You mention defining when a spike is 'done', and timeboxing. I understand why we do this, but there are times where I believe it contradicts the very nature of doing adequate research. We have a known unknown, and so we do some research to make that unknown known. In the course of doing research though, you will discover there's a cascading set of new unknowns which must also be understood. So, identifying a 'done' state, depending on the nature of the research we're talking about, can be a totally fraught activity.
Kinda ranting here, but this is a common scenario: "Within the next week, we'll spike to get a more accurate estimate of the time it will take to build a cluster that meets the requirements we've agreed to, and propose several technical recommendations which will fit the budget." I've seen too many instances of this where 2 more days, another week, maybe a whole month could have been spent answering these questions _correctly_. Now sure, if you have a trusting relationship with your stakeholders, you can easily negotiate that you think a solid set of recommendations will take another week, but there is a certain amount of pressure to just be done with it and smile, and I've seen
this kind of thing backfire over and over again depending on the level of trust that's been established between product teams, stakeholders, and engineers. 3 months into the project, the realization settles in that the database you've chosen will not scale on writes the way you'd hoped it would. Now what?
I don't recall where this quote is from, so if someone knows the source please let me know: "Weeks of programming can save you hours of planning."
I _think_ we are saying the same thing. I'd put 'done' in quotes for exactly the reasons you mention.

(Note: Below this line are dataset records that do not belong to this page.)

<file path="src/rtl/spi_flash_responder_if.sv">
// SPI flash link bundle: master drives sck/cs/mosi, the responder drives
// miso plus its status and debug outputs.
interface spi_flash_responder_if;
    logic       sck;
    logic       cs;
    logic       mosi;
    logic       miso;
    logic       wel;
    logic       wip;
    logic [3:0] state_out;

    modport master (
        output sck, cs, mosi,
        input  miso, wel, wip, state_out
    );

    modport slave (
        input  sck, cs, mosi,
        output miso, wel, wip, state_out
    );
endinterface

</file>
<file path="src/rtl/spi_flash_responder.sv">
// Oversampled SPI NOR-flash responder (mode 0, MSB first) backed by a byte array.
//   state  | meaning
//   IDLE   | cs high, link idle
//   OPCODE | shifting in the 8 opcode bits
//   ADDR   | shifting in 24 address bits for READ or PP
//   READ   | streaming array bytes out on miso
//   PROG   | AND-programming received bytes into the current page
//   RDSR   | streaming the status byte
//   IGNORE | command rejected or complete; waiting for cs to rise
module spi_flash_responder #(
    parameter int MEM_ADDR_BITS = 8,
    parameter int PROG_CYCLES   = 64,
    parameter int ERASE_CYCLES  = 1024
) (
    input  logic                  i_main_clock,
    input  logic                  i_rst_n,
    spi_flash_responder_if.slave  spi
);
    localparam int DEPTH     = 1 << MEM_ADDR_BITS;
    localparam int MAX_CYC   = (ERASE_CYCLES > PROG_CYCLES) ? ERASE_CYCLES : PROG_CYCLES;
    localparam int CNT_W     = $clog2(MAX_CYC + 1);
    localparam int PAGE_BITS = (MEM_ADDR_BITS < 8) ? MEM_ADDR_BITS : 8;
    localparam logic [MEM_ADDR_BITS-1:0] PAGE_MASK =
        MEM_ADDR_BITS'((64'd1 << PAGE_BITS) - 64'd1);

    localparam logic [3:0] ST_IDLE   = 4'd0;
    localparam logic [3:0] ST_OPCODE = 4'd1;
    localparam logic [3:0] ST_ADDR   = 4'd2;
    localparam logic [3:0] ST_READ   = 4'd3;
    localparam logic [3:0] ST_PROG   = 4'd4;
    localparam logic [3:0] ST_RDSR   = 4'd5;
    localparam logic [3:0] ST_IGNORE = 4'd6;

    localparam logic [7:0] OP_WREN = 8'h06;
    localparam logic [7:0] OP_WRDI = 8'h04;
    localparam logic [7:0] OP_RDSR = 8'h05;
    localparam logic [7:0] OP_READ = 8'h03;
    localparam logic [7:0] OP_PP   = 8'h02;
    localparam logic [7:0] OP_CE   = 8'hC7;

    localparam logic [1:0] PEND_NONE = 2'd0;
    localparam logic [1:0] PEND_WREN = 2'd1;
    localparam logic [1:0] PEND_WRDI = 2'd2;
    localparam logic [1:0] PEND_CE   = 2'd3;

    logic [1:0]               r_sck_s;
    logic [1:0]               r_cs_s;
    logic [1:0]               r_mosi_s;
    logic                     r_sck_q;
    logic                     r_cs_q;
    logic [3:0]               r_state;
    logic [4:0]               r_bit_cnt;
    logic [6:0]               r_shift;
    logic [MEM_ADDR_BITS-1:0] r_addr;
    logic                     r_is_pp;
    logic                     r_pp_done;
    logic [1:0]               r_pend;
    logic [7:0]               r_tx;
    logic [2:0]               r_tx_cnt;
    logic                     r_miso;
    logic                     r_wel;
    logic                     r_wip;
    logic [CNT_W-1:0]         r_wip_cnt;
    logic                     r_sweep;
    logic [MEM_ADDR_BITS-1:0] r_sweep_addr;
    // Stored inverted so the all-zero power-up state of the flops reads as erased 8'hFF.
    logic [7:0]               r_mem_n [DEPTH];

    logic                     w_sck;
    logic                     w_cs;
    logic                     w_mosi;
    logic                     w_sck_rise;
    logic                     w_sck_fall;
    logic                     w_cs_rise;
    logic                     w_cs_fall;
    logic [7:0]               w_byte;
    logic [7:0]               w_status;
    logic [7:0]               w_tx_byte;
    logic [MEM_ADDR_BITS-1:0] w_addr_inc;
    logic [MEM_ADDR_BITS-1:0] w_pp_next;
    logic                     w_prog_we;

    assign w_sck      = r_sck_s[1];
    assign w_cs       = r_cs_s[1];
    assign w_mosi     = r_mosi_s[1];
    assign w_sck_rise = w_sck & ~r_sck_q;
    assign w_sck_fall = ~w_sck & r_sck_q;
    assign w_cs_rise  = w_cs & ~r_cs_q;
    assign w_cs_fall  = ~w_cs & r_cs_q;
    assign w_byte     = {r_shift, w_mosi};
    assign w_status   = {6'b0, r_wel, r_wip};
    assign w_tx_byte  = (r_state == ST_RDSR) ? w_status : ~r_mem_n[r_addr];
    assign w_addr_inc = r_addr + MEM_ADDR_BITS'(1);
    assign w_pp_next  = (r_addr & ~PAGE_MASK) | (w_addr_inc & PAGE_MASK);
    assign w_prog_we  = ~w_cs & ~r_cs_q & w_sck_rise & (r_state == ST_PROG)
                      & (r_bit_cnt[2:0] == 3'd7);

    assign spi.miso      = r_miso;
    assign spi.wel       = r_wel;
    assign spi.wip       = r_wip;
    assign spi.state_out = r_state;

    always_ff @(posedge i_main_clock) begin
        if (i_rst_n) begin
            if (r_sweep) begin
                r_mem_n[r_sweep_addr] <= 8'h00;
            end else if (w_prog_we) begin
                r_mem_n[r_addr] <= r_mem_n[r_addr] | ~w_byte;
            end
        end
    end

    always_ff @(posedge i_main_clock) begin
        if (!i_rst_n) begin
            r_sck_s      <= 2'b00;
            r_cs_s       <= 2'b11;
            r_mosi_s     <= 2'b00;
            r_sck_q      <= 1'b0;
            r_cs_q       <= 1'b1;
            r_state      <= ST_IDLE;
            r_bit_cnt    <= '0;
            r_shift      <= '0;
            r_addr       <= '0;
            r_is_pp      <= 1'b0;
            r_pp_done    <= 1'b0;
            r_pend       <= PEND_NONE;
            r_tx         <= '0;
            r_tx_cnt     <= '0;
            r_miso       <= 1'b0;
            r_wel        <= 1'b0;
            r_wip        <= 1'b0;
            r_wip_cnt    <= '0;
            r_sweep      <= 1'b0;
            r_sweep_addr <= '0;
        end else begin
            r_sck_s  <= {r_sck_s[0], spi.sck};
            r_cs_s   <= {r_cs_s[0], spi.cs};
            r_mosi_s <= {r_mosi_s[0], spi.mosi};
            r_sck_q  <= w_sck;
            r_cs_q   <= w_cs;

            if (r_wip) begin
                if (r_wip_cnt == '0) r_wip <= 1'b0;
                else                 r_wip_cnt <= r_wip_cnt - CNT_W'(1);
            end
            if (r_sweep) begin
                r_sweep_addr <= r_sweep_addr + MEM_ADDR_BITS'(1);
                if (&r_sweep_addr) r_sweep <= 1'b0;
            end

            // A cs rise outranks any sck edge seen in the same sample.
            if (w_cs) begin
                r_state   <= ST_IDLE;
                r_bit_cnt <= '0;
                r_tx_cnt  <= '0;
                r_miso    <= 1'b0;
                r_pend    <= PEND_NONE;
                r_pp_done <= 1'b0;
                if (w_cs_rise) begin
                    case (r_pend)
                        PEND_WREN: r_wel <= 1'b1;
                        PEND_WRDI: r_wel <= 1'b0;
                        PEND_CE: begin
                            r_wel        <= 1'b0;
                            r_wip        <= 1'b1;
                            r_wip_cnt    <= CNT_W'(ERASE_CYCLES - 1);
                            r_sweep      <= 1'b1;
                            r_sweep_addr <= '0;
                        end
                        default: ;
                    endcase
                    if (r_state == ST_PROG && r_pp_done) begin
                        r_wel     <= 1'b0;
                        r_wip     <= 1'b1;
                        r_wip_cnt <= CNT_W'(PROG_CYCLES - 1);
                    end
                end
            end else if (w_cs_fall) begin
                r_state   <= ST_OPCODE;
                r_bit_cnt <= '0;
                r_tx_cnt  <= '0;
                r_miso    <= 1'b0;
                r_pend    <= PEND_NONE;
                r_pp_done <= 1'b0;
            end else begin
                case (r_state)
                    ST_OPCODE: if (w_sck_rise) begin
                        r_shift <= w_byte[6:0];
                        if (r_bit_cnt == 5'd7) begin
                            r_bit_cnt <= '0;
                            r_state   <= ST_IGNORE;
                            case (w_byte)
                                OP_RDSR: r_state <= ST_RDSR;
                                OP_READ: if (!r_wip) begin
                                    r_state <= ST_ADDR;
                                    r_is_pp <= 1'b0;
                                end
                                OP_PP: if (!r_wip && r_wel) begin
                                    r_state <= ST_ADDR;
                                    r_is_pp <= 1'b1;
                                end
                                OP_WREN: if (!r_wip) r_pend <= PEND_WREN;
                                OP_WRDI: if (!r_wip) r_pend <= PEND_WRDI;
                                OP_CE:   if (!r_wip && r_wel) r_pend <= PEND_CE;
                                default: ;
                            endcase
                        end else begin
                            r_bit_cnt <= r_bit_cnt + 5'd1;
                        end
                    end
                    ST_ADDR: if (w_sck_rise) begin
                        r_addr <= {r_addr[MEM_ADDR_BITS-2:0], w_mosi};
                        if (r_bit_cnt == 5'd23) begin
                            r_bit_cnt <= '0;
                            r_state   <= r_is_pp ? ST_PROG : ST_READ;
                        end else begin
                            r_bit_cnt <= r_bit_cnt + 5'd1;
                        end
                    end
                    ST_PROG: if (w_sck_rise) begin
                        r_shift <= w_byte[6:0];
                        if (r_bit_cnt[2:0] == 3'd7) begin
                            r_bit_cnt <= '0;
                            r_addr    <= w_pp_next;
                            r_pp_done <= 1'b1;
                        end else begin
                            r_bit_cnt <= r_bit_cnt + 5'd1;
                        end
                    end
                    ST_READ, ST_RDSR: if (w_sck_fall) begin
                        r_tx_cnt <= r_tx_cnt + 3'd1;
                        if (r_tx_cnt == 3'd0) begin
                            r_miso <= w_tx_byte[7];
                            r_tx   <= {w_tx_byte[6:0], 1'b0};
                            if (r_state == ST_READ) r_addr <= w_addr_inc;
                        end else begin
                            r_miso <= r_tx[7];
                            r_tx   <= {r_tx[6:0], 1'b0};
                        end
                    end
                    ST_IGNORE: if (w_sck_rise) r_pend <= PEND_NONE;
                    default: r_state <= ST_IDLE;
                endcase
            end
        end
    end
endmodule

</file>
<file path="src/flat_wrapper.sv">
// flat-port wrapper written by rule: the top's interface ports become plain ports
module spi_flash_responder_flat 
#(
    parameter int MEM_ADDR_BITS = 8,
    parameter int PROG_CYCLES   = 64,
    parameter int ERASE_CYCLES  = 1024
)
  (i_main_clock, i_rst_n, spi_sck, spi_cs, spi_mosi, spi_miso, spi_wel, spi_wip, spi_state_out);
  spi_flash_responder_if spi_i ();
  input  logic i_main_clock;
  input  logic i_rst_n;
  input wire logic [$bits(spi_i.sck)-1:0] spi_sck;
  input wire logic [$bits(spi_i.cs)-1:0] spi_cs;
  input wire logic [$bits(spi_i.mosi)-1:0] spi_mosi;
  output wire logic [$bits(spi_i.miso)-1:0] spi_miso;
  output wire logic [$bits(spi_i.wel)-1:0] spi_wel;
  output wire logic [$bits(spi_i.wip)-1:0] spi_wip;
  output wire logic [$bits(spi_i.state_out)-1:0] spi_state_out;
  assign spi_i.sck = spi_sck;
  assign spi_i.cs = spi_cs;
  assign spi_i.mosi = spi_mosi;
  assign spi_miso = spi_i.miso;
  assign spi_wel = spi_i.wel;
  assign spi_wip = spi_i.wip;
  assign spi_state_out = spi_i.state_out;
  spi_flash_responder #(.MEM_ADDR_BITS(MEM_ADDR_BITS), .PROG_CYCLES(PROG_CYCLES), .ERASE_CYCLES(ERASE_CYCLES)) u_core (.i_main_clock(i_main_clock), .i_rst_n(i_rst_n), .spi(spi_i));
endmodule
</file>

Timeboxing is merely used as a forced checkpoint; to re-assess across all activities/plans. It doesn't mean we can't follow on with more spike work.
At the end of the day, we, as a business, have to determine what we do (or don't do) and when. And we use spikes (or 'research', sic) to try to help inform those decisions.
If a problem occurs - as per your scalability example - or we identify more 'unknowns', we now need to make more decisions, and use spikes (and experience, and etc) to help inform those ... rinse/repeat.
We decided to use Gulp and a bunch of real frontend tools like Browserify and Sass. We moved all the assets to a `frontend` directory, uninstalled the gem wrappers for js libraries and switched to npm to manage them. The assets pipeline is good for small apps, but when you grow, you need the right tools. Frontend tools are good for frontend, no matter how you like or dislike the Javascript ecosystem.
I'm curious about this too. I'm at the point in my current project where the asset pipeline is becoming somewhat of a burden, and want to know what others have done to replace it or mitigate it.
It's on my ToDo list to write a blog post about the technical problem itself :) Not only the replacement of the assets pipeline but also what we did before.
Following this approach is very effective for getting R&D credits in Canada. Documenting your process in a lightweight manner like this helps tremendously.
So often, our development stories depend on assumptions about how/if a new technology is going to make the change we want to make work. It might not work, and estimating with unfamiliar tech is really hard.